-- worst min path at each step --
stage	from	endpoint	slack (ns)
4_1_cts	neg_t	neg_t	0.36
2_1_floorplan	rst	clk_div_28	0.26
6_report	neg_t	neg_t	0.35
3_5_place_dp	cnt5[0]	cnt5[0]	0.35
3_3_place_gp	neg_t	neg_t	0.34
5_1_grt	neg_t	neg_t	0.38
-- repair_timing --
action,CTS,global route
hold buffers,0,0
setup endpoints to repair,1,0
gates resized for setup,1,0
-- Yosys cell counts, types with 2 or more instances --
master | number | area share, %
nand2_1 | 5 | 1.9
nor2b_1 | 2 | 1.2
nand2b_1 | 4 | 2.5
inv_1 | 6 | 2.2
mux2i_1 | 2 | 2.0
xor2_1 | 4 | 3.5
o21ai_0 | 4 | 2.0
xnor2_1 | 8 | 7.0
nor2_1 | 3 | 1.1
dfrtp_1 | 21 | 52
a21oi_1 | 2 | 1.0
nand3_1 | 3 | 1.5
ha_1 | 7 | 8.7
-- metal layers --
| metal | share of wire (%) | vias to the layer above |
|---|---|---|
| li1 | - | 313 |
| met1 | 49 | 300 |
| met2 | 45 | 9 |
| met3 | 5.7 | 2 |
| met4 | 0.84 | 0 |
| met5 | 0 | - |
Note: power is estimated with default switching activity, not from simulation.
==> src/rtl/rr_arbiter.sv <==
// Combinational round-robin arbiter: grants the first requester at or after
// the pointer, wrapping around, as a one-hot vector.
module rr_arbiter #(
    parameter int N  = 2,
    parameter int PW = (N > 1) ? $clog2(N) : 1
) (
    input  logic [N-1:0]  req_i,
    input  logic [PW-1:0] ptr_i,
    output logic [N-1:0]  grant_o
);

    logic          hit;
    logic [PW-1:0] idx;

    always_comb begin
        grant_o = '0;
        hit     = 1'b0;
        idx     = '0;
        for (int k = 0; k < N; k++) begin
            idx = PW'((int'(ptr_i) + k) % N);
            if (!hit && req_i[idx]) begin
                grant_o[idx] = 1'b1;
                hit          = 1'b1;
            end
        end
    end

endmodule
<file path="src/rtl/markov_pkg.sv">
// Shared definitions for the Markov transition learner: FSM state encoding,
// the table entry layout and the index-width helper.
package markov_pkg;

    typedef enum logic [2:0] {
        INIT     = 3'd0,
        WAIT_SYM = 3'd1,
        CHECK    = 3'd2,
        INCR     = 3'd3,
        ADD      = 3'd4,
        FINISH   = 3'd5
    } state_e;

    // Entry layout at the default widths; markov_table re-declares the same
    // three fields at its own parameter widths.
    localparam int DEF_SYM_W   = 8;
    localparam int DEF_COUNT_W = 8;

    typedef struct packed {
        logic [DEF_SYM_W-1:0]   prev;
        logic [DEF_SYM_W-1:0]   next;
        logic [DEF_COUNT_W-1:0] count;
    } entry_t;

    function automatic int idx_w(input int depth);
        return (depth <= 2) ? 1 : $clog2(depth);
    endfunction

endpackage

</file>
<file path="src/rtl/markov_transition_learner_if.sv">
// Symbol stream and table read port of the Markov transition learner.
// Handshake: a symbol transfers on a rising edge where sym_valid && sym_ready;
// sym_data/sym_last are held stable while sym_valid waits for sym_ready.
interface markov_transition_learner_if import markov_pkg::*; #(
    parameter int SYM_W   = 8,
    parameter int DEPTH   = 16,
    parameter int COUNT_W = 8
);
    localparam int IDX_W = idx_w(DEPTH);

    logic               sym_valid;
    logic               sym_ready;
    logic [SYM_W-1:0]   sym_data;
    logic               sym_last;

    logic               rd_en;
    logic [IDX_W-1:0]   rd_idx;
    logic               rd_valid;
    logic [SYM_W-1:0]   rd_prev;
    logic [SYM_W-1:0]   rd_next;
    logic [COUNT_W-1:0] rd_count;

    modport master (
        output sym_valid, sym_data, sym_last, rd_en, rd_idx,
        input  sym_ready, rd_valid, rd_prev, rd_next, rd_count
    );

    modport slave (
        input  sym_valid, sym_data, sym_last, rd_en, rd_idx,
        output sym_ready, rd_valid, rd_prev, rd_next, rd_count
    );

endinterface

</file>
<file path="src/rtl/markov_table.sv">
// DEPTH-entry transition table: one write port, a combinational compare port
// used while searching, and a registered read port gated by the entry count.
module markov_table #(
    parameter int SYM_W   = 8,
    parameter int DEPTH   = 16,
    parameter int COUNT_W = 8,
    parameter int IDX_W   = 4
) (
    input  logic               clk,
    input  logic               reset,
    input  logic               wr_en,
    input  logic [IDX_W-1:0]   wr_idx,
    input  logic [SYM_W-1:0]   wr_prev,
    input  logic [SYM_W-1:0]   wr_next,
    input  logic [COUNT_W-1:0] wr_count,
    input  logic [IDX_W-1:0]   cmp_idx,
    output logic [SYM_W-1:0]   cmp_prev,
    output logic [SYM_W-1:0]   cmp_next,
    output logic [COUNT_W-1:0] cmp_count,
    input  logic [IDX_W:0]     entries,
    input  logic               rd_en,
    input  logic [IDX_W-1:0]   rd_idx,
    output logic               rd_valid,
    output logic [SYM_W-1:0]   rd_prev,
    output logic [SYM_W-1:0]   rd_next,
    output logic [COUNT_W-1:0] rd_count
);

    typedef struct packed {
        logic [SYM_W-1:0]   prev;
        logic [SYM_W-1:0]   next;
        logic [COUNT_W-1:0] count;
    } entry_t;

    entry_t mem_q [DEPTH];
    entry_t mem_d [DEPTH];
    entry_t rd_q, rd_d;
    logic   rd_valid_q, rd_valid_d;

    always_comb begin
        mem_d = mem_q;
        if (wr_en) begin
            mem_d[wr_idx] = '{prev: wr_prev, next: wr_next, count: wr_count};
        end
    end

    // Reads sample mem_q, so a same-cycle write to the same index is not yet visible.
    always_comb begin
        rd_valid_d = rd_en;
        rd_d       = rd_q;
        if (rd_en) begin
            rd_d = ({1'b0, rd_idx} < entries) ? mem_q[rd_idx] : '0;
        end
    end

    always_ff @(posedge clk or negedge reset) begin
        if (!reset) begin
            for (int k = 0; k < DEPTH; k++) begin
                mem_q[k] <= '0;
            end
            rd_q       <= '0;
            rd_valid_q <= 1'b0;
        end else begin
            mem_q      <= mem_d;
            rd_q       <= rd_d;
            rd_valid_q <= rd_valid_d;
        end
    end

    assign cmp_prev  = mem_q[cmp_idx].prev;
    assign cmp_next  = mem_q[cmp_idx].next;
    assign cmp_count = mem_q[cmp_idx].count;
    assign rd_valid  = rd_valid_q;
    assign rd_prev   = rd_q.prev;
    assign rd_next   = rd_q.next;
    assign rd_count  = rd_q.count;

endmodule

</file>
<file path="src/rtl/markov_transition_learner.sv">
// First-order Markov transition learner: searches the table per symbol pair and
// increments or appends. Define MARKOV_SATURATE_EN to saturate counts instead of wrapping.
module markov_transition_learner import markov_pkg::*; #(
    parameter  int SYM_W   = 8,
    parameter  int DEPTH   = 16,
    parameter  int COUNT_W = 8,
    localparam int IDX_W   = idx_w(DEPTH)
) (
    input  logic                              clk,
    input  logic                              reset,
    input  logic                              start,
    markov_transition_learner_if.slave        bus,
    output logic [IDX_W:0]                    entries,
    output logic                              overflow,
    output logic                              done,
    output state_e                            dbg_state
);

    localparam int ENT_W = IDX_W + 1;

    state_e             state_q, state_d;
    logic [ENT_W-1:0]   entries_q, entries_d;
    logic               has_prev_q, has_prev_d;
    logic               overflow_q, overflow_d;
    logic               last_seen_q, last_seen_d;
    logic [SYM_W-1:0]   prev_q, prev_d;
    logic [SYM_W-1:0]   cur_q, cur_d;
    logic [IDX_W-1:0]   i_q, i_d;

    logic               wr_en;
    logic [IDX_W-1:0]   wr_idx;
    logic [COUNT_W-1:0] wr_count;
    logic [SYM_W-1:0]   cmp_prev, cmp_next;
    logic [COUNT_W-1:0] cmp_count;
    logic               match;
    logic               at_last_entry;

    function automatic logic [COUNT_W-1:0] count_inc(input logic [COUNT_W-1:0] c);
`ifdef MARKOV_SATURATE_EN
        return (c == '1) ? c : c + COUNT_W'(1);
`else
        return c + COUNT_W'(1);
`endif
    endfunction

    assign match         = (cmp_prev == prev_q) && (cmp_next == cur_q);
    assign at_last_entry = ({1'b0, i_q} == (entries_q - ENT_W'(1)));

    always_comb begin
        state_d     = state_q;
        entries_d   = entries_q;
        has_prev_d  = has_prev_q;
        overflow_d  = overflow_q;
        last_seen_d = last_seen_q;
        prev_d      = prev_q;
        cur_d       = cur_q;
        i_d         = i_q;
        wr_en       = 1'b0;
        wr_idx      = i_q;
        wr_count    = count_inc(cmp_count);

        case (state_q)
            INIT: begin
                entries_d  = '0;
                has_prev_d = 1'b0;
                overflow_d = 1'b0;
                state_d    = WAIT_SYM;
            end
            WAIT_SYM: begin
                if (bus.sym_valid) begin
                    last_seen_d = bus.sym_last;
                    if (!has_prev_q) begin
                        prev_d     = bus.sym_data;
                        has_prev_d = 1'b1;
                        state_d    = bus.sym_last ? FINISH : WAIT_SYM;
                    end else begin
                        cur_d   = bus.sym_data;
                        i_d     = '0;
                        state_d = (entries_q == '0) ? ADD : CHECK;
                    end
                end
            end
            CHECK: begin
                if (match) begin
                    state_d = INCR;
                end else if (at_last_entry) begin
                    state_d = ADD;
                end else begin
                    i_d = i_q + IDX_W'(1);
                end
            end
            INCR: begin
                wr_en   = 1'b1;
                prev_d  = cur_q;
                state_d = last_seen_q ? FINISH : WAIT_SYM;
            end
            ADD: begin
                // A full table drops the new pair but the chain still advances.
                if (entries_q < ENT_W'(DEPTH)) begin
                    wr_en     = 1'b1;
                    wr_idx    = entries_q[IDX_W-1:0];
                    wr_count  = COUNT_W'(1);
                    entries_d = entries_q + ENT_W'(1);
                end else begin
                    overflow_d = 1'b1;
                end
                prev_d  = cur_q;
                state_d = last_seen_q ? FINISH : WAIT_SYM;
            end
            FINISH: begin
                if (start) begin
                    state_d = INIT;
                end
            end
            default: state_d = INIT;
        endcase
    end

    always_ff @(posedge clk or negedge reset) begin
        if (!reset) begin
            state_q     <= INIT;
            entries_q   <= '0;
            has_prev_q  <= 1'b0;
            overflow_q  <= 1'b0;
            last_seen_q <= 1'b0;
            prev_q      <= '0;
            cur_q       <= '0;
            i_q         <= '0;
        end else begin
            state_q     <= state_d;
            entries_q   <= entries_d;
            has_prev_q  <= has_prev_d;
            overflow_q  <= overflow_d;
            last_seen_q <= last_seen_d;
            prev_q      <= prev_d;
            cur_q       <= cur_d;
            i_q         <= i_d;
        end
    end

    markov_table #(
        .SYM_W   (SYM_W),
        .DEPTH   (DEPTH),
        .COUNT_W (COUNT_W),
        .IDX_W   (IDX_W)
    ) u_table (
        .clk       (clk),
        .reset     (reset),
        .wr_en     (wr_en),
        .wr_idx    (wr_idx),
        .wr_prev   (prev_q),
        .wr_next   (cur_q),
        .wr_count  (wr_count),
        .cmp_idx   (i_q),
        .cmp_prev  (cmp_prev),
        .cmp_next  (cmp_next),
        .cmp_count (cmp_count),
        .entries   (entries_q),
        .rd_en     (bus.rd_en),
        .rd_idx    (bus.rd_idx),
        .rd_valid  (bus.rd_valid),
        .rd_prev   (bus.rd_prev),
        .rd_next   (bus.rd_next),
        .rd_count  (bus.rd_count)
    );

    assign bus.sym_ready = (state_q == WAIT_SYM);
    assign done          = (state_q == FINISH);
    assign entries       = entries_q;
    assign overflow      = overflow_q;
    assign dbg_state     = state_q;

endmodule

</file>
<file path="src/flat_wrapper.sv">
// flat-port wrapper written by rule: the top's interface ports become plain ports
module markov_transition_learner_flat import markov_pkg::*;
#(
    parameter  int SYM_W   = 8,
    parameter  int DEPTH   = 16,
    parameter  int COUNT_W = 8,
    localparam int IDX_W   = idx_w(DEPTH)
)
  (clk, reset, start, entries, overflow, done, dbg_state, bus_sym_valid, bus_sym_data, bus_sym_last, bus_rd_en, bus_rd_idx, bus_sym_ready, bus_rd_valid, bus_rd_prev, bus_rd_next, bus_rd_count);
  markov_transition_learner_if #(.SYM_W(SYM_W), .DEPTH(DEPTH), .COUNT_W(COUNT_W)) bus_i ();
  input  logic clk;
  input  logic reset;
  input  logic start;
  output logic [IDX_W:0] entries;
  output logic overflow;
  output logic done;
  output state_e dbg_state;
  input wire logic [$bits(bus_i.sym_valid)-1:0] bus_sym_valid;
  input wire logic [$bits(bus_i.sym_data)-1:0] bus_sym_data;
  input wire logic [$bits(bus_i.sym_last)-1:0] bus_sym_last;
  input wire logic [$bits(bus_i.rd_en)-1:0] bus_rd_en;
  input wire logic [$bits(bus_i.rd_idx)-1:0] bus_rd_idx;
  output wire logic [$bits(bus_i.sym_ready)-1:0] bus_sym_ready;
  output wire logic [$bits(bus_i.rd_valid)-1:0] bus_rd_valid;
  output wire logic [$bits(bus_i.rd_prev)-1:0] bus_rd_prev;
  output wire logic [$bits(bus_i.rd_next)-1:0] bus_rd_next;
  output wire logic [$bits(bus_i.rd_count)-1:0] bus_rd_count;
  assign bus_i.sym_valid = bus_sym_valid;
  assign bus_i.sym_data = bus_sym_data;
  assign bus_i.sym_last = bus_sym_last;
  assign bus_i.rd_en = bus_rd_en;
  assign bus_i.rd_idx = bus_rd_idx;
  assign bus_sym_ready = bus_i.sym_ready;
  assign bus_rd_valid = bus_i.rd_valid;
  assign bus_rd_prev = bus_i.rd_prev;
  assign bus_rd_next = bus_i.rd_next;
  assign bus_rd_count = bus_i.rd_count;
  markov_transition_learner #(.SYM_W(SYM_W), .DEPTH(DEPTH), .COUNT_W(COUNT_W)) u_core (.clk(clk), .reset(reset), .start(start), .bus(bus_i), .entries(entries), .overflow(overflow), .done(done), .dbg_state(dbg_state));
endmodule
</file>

○ ○ ○

**Problem details:**
For each line of the data that includes the word "FINISH", return a copy of it.

**Exercise output:**
        FINISH   = 3'd5
                        state_d    = bus.sym_last ? FINISH : WAIT_SYM;
                state_d = last_seen_q ? FINISH : WAIT_SYM;
                state_d = last_seen_q ? FINISH : WAIT_SYM;
            FINISH: begin
    assign done          = (state_q == FINISH);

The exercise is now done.